• **Saved entries**:
===== src/rtl/sjis_pkg.sv =====
`default_nettype none

package sjis_pkg;

    // Default depth of the mapping table.
    localparam int TABLE_DEPTH_DEF = 8192;

    // Fixed field widths of the interface.
    localparam int INDEX_W = 13;
    localparam int CODE_W  = 16;
    localparam int COUNT_W = 14;

    // Command queue between the classifier and the execution side.
    localparam int QUEUE_DEPTH = 4;
    localparam int QUEUE_PTR_W = $clog2(QUEUE_DEPTH);

    // Operation codes of an input word.
    localparam logic OP_LOAD = 1'b0;
    localparam logic OP_DATA = 1'b1;

    // Byte classes of Shift_JIS.
    localparam logic [7:0]  NUL_CHAR   = 8'h00;
    localparam logic [7:0]  ASCII_MAX  = 8'h7F;
    localparam logic [7:0]  KANA_FIRST = 8'hA1;
    localparam logic [7:0]  KANA_LAST  = 8'hDF;
    localparam logic [15:0] KANA_BASE  = 16'hFF61;

    // Replacement character '?'.
    localparam logic [15:0] REPLACE_CHAR = 16'h003F;

    // UTF-8 encoding limits and marker bits.
    localparam logic [15:0] UTF8_2BYTE_MIN = 16'h0080;
    localparam logic [15:0] UTF8_3BYTE_MIN = 16'h0800;
    localparam logic [7:0]  UTF8_CONT      = 8'h80;
    localparam logic [7:0]  UTF8_LEAD2     = 8'hC0;
    localparam logic [7:0]  UTF8_LEAD3     = 8'hE0;

    typedef enum logic [1:0] {
        CMD_LOAD,
        CMD_EMIT,
        CMD_LOOKUP
    } cmd_kind_t;

    // One queued command. A load uses index, key and value; an emit carries
    // its code point in value; a lookup carries the two-byte code in key.
    typedef struct packed {
        cmd_kind_t           kind;
        logic [INDEX_W-1:0]  index;
        logic [CODE_W-1:0]   key;
        logic [CODE_W-1:0]   value;
    } cmd_t;

endpackage

`default_nettype wire


===== src/rtl/sjis_front.sv =====
`default_nettype none

module sjis_front
    import sjis_pkg::*;
(
    input  wire                clk,
    input  wire                rst_n,
    input  wire                in_valid,
    output logic               in_stall,
    input  wire                op,
    input  wire [INDEX_W-1:0]  entry_index,
    input  wire [CODE_W-1:0]   entry_key,
    input  wire [CODE_W-1:0]   entry_unicode,
    input  wire [7:0]          data_byte,
    input  wire                last_of_string,
    input  wire                queue_full,
    output logic               push,
    output cmd_t               push_cmd
);

    logic       accept;
    logic       pending_reg;
    logic       pending_next;
    logic [7:0] held_reg;
    logic [7:0] held_next;
    logic       stopped_reg;
    logic       stopped_next;

    assign in_stall = queue_full;
    assign accept   = in_valid && !in_stall;

    always_comb
    begin
        pending_next   = pending_reg;
        held_next      = held_reg;
        stopped_next   = stopped_reg;
        push           = 1'b0;
        push_cmd.kind  = CMD_LOAD;
        push_cmd.index = entry_index;
        push_cmd.key   = entry_key;
        push_cmd.value = entry_unicode;

        if (accept)
        begin
            if (op == OP_LOAD)
            begin
                push = 1'b1;
            end
            else
            begin
                if (stopped_reg)
                begin
                    // Rest of the string after a NUL is dropped.
                end
                else if (pending_reg)
                begin
                    push          = 1'b1;
                    push_cmd.kind = CMD_LOOKUP;
                    push_cmd.key  = {held_reg, data_byte};
                    pending_next  = 1'b0;
                    held_next     = '0;
                end
                else if (data_byte == NUL_CHAR)
                begin
                    stopped_next = 1'b1;
                end
                else if (data_byte <= ASCII_MAX)
                begin
                    push           = 1'b1;
                    push_cmd.kind  = CMD_EMIT;
                    push_cmd.value = {8'h00, data_byte};
                end
                else if (data_byte inside {[KANA_FIRST:KANA_LAST]})
                begin
                    push           = 1'b1;
                    push_cmd.kind  = CMD_EMIT;
                    push_cmd.value = KANA_BASE + {8'h00, data_byte} - {8'h00, KANA_FIRST};
                end
                else if (last_of_string)
                begin
                    push           = 1'b1;
                    push_cmd.kind  = CMD_EMIT;
                    push_cmd.value = REPLACE_CHAR;
                end
                else
                begin
                    pending_next = 1'b1;
                    held_next    = data_byte;
                end

                if (last_of_string)
                begin
                    pending_next = 1'b0;
                    held_next    = '0;
                    stopped_next = 1'b0;
                end
            end
        end
    end

    always_ff @(posedge clk or negedge rst_n)
    begin
        if (!rst_n)
        begin
            pending_reg <= 1'b0;
            held_reg    <= '0;
            stopped_reg <= 1'b0;
        end
        else
        begin
            pending_reg <= pending_next;
            held_reg    <= held_next;
            stopped_reg <= stopped_next;
        end
    end

    // A string end always leaves the classifier with a clean slate.
    a_string_end_clears: assert property (@(posedge clk) disable iff (!rst_n)
        accept && op == OP_DATA && last_of_string |=> !pending_reg && !stopped_reg)
        else $error("string state not cleared after last byte");

endmodule

`default_nettype wire


===== config.mk =====
export PLATFORM = sky130hd
export DESIGN_NAME = sjis_front
export DESIGN_NICKNAME = d
export VERILOG_FILES = /design/src/rtl/sjis_pkg.sv /design/src/rtl/sjis_front.sv
export SDC_FILE = /design/constraint.sdc
export NUM_CORES = 1
export LEC_CHECK = 0
export BUFFER_PORTS_ARGS = -buffer_cell sky130_fd_sc_hd__buf_2
export CELL_PAD_IN_SITES_DETAIL_PLACEMENT = 2
export CELL_PAD_IN_SITES_GLOBAL_PLACEMENT = 2
export CORE_ASPECT_RATIO = 0.5
export CORE_MARGIN = 4
export CORE_UTILIZATION = 18
export CTS_CLUSTER_DIAMETER = 40
export DETAILED_ROUTE_END_ITERATION = 16
export PLACE_DENSITY = 0.79
export SYNTH_ARGS = -nofsm -noshare
export SYNTH_HDL_FRONTEND = slang
export SYNTH_SLANG_ARGS = --single-unit

===== constraint.sdc =====
create_clock -name clk -period 3.4 [get_ports clk]
set_clock_uncertainty 0.05 [all_clocks]
set_input_delay 0.85 -clock clk [delete_from_list [all_inputs] [get_ports clk]]
set_output_delay 0.85 -clock clk [all_outputs]
set_load 0.1 [all_outputs]

== Yosys cells after proc, flatten, opt, wreduce, memory -nomap -nowiden ==
Cells that the tools add are included.

* Input bits: 59
* Output and inout bits: 49
* Flip-flop bits (word level): 10
* Logic and storage cells: 60

* Order comparisons: 3
* Muxes and demuxes: 41
* $add $sub $neg: 2
* Reductions and logical operators: 7
* Equality and inequality tests: 4

{| class="wikitable"
|+ Operators by type and width
! cell !! number
|-
| 16-bit two-way mux || 6
|-
| 32-bit two-way mux || 3
|-
| 8-bit two-way mux || 6
|-
| 1-bit two-way mux || 22
|-
| 10-bit by 9-bit subtractor with 11-bit output (second input constant) || 1
|-
| 9-bit by 9-bit adder with 10-bit output (first input constant) || 1
|-
| 3-bit inequality test (second input constant) || 3
|-
| 8-bit >= comparator (second input constant) || 1
|-
| 8-bit by 7-bit less-or-equal comparator with 1-bit output (second input constant) || 1
|-
| 8-bit less-or-equal comparator (second input constant) || 1
|-
| 8-bit zero test || 1
|-
| 2-bit two-way mux || 4
|-
| 6-bit AND reduction || 1
|-
| 3-bit AND reduction || 1
|-
| 1-bit logical AND || 2
|-
| 2-bit inequality test (second input constant) || 1
|-
| 2-bit AND reduction || 1
|-
| 1-bit zero test || 1
|}

== Longest topological paths before layout ==
* Depth in word-level cells: 9
* Depth in mapped cells: 8
* Gate-level depth less buffers: 8

== Worst setup path after synthesis ==
No wires, ideal clock.

* Kind: input to output
* Start: in data_byte[5]
* End: out push_cmd[6] (netlist name)
* Cell stages on the path: 6
* Arrival: 3365 ps
* Buffers on the path: 1
* Data required time: 2500 ps
* Slack: -865 ps
* Cells stage by stage: clkbuf_1 > nand2b_1 > nor4_1 > nor4_1 > o21ai_1 > o2bb2ai_1

{| class="wikitable"
|+ RTL lines
! item !! RTL line !! text
|-
| start: declaration || sjis_front.sv:14 || <nowiki>input wire [7:0] data_byte,</nowiki>
|-
| end: declaration || sjis_front.sv:18 || <nowiki>output cmd_t push_cmd</nowiki>
|}

==> flow_summary.json <==
{
  "track_usage_pct": 18.7,
  "crit_top_cell": "buf_4",
  "end_kind": "output port",
  "synth_cell_type_count": 36,
  "io_buffers": 81,
  "nNetsFinal": 293,
  "die-height_um": 63.8,
  "synth_area_per_cell_um2": 9.42,
  "worstSetupStartpointType": "primary input",
  "slew_violations": 0,
  "drt-total-wl_um": 8120,
  "drtAntennaViolNets": 0,
  "leakage_nw": 1.24,
  "core_area_um2": 5750,
  "p_total_mw": 0.906,
  "drc_errors": 0,
  "multi_input_area_um2": 955,
  "rrSetupSlack_ns": 1.10,
  "max_slew.worst_pin.slew_ns": 0.774,
  "crit_fanout": 3,
  "path_clk_slew_ns": 0.04,
  "synth_cells": 119,
  "hp-class": "in -> async",
  "drive_gt1_share_pct": 79.4,
  "slowest_stage": "or3_4",
  "maxCapViolations": 0,
  "p_per_area_nw_per_um2": 332,
  "rsz0062_at_grt": "true",
  "stdcell_area_um2": 2730,
  "final_core_util_pct": 47.5,
  "first_global_vias": 1674,
  "crit_required_ns": 2.50,
  "cts_tree": "built",
  "synth_area_um2": 1120,
  "gp_congestion": 0.802,
  "cts_hold_buffers": 0,
  "synth_nets": 183,
  "largest_reg_flops": 8,
  "relSlewSlack_pct": 48.3,
  "violations": "negative setup slack",
  "cts_sinks": 10,
  "critPathKind": "in -> out",
  "synth-seq-cells": 10,
  "seq_area_frac_synth_pct": 22.3,
  "final-seq-area_um2": 250,
  "cts_max_path_buffers": 2,
  "clock.fmax_mhz": 276,
  "dp_hpwl_um": 5390,
  "die_w_um": 120,
  "cp_slowest_stage_delay_ns": 0.43,
  "grt-ovfl-total": 0,
  "clk_latency_ns": 0.23,
  "antenna_found_initial": 1,
  "final_common_cell": "buf_2",
  "r2r-end": "held_reg[1]",
  "vdd_ir_drop_max_mv": 0.169,
  "grt_pass1_wl_um": 10900,
  "fin_crit_sh_pct": 107,
  "cts_root_buf": "clkbuf_16",
  "final_cell_mix": "buf_2 (42), buf_12 (35), buf_4 (34)",
  "avgViaCountPerCell": 4.85,
  "outcome": "finished, violations left",
  "setup_violations": 18,
  "floorplan.initialDensity_pct": 19.5,
  "fin_tns_setup_ns": -2.05,
  "drt_iter0_drc": 43,
  "ios": 108,
  "worstRegToRegCells": 5,
  "die_area_um2": 7630,
  "final_hold_viol_count": 0,
  "dr.pass1.iters": 4,
  "avgRoutedWirePerCell_um": 25.9,
  "crit_chain": "buf_6, or3_4, nor4b_4, buf_4, buf_4, o31ai_1, a32o_1, a22o_2, buf_8",
  "dpl-instance-area_um2": 2320,
  "cts_htree_levels": 1,
  "timing.rr.start": "pending_reg",
  "syn_to_final_growth_pct": 144,
  "nFillCells": 572,
  "setup_slack_ns": -0.227,
  "cts_made_buffers": 3,
  "vias": 1517,
  "arrival_ns": 2.73,
  "period_needed_ns": 3.63,
  "yosysWarnings": 0,
  "grt_max_degree": 15,
  "num_rows": 19
}
[metal layers]
metal	vias up	track usage (%)	part of all wire (%)
met3	23	1.32	2.6
li1	668	-	-
met5	-	0	0
met2	48	35.3	51
met1	778	23.2	42
met4	0	5.56	3.8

• **PROBLEM DETAILS**: Copy out each line of the data containing the string "typedef".

• **ANSWER SPACE**:
    typedef enum logic [1:0] {
    typedef struct packed {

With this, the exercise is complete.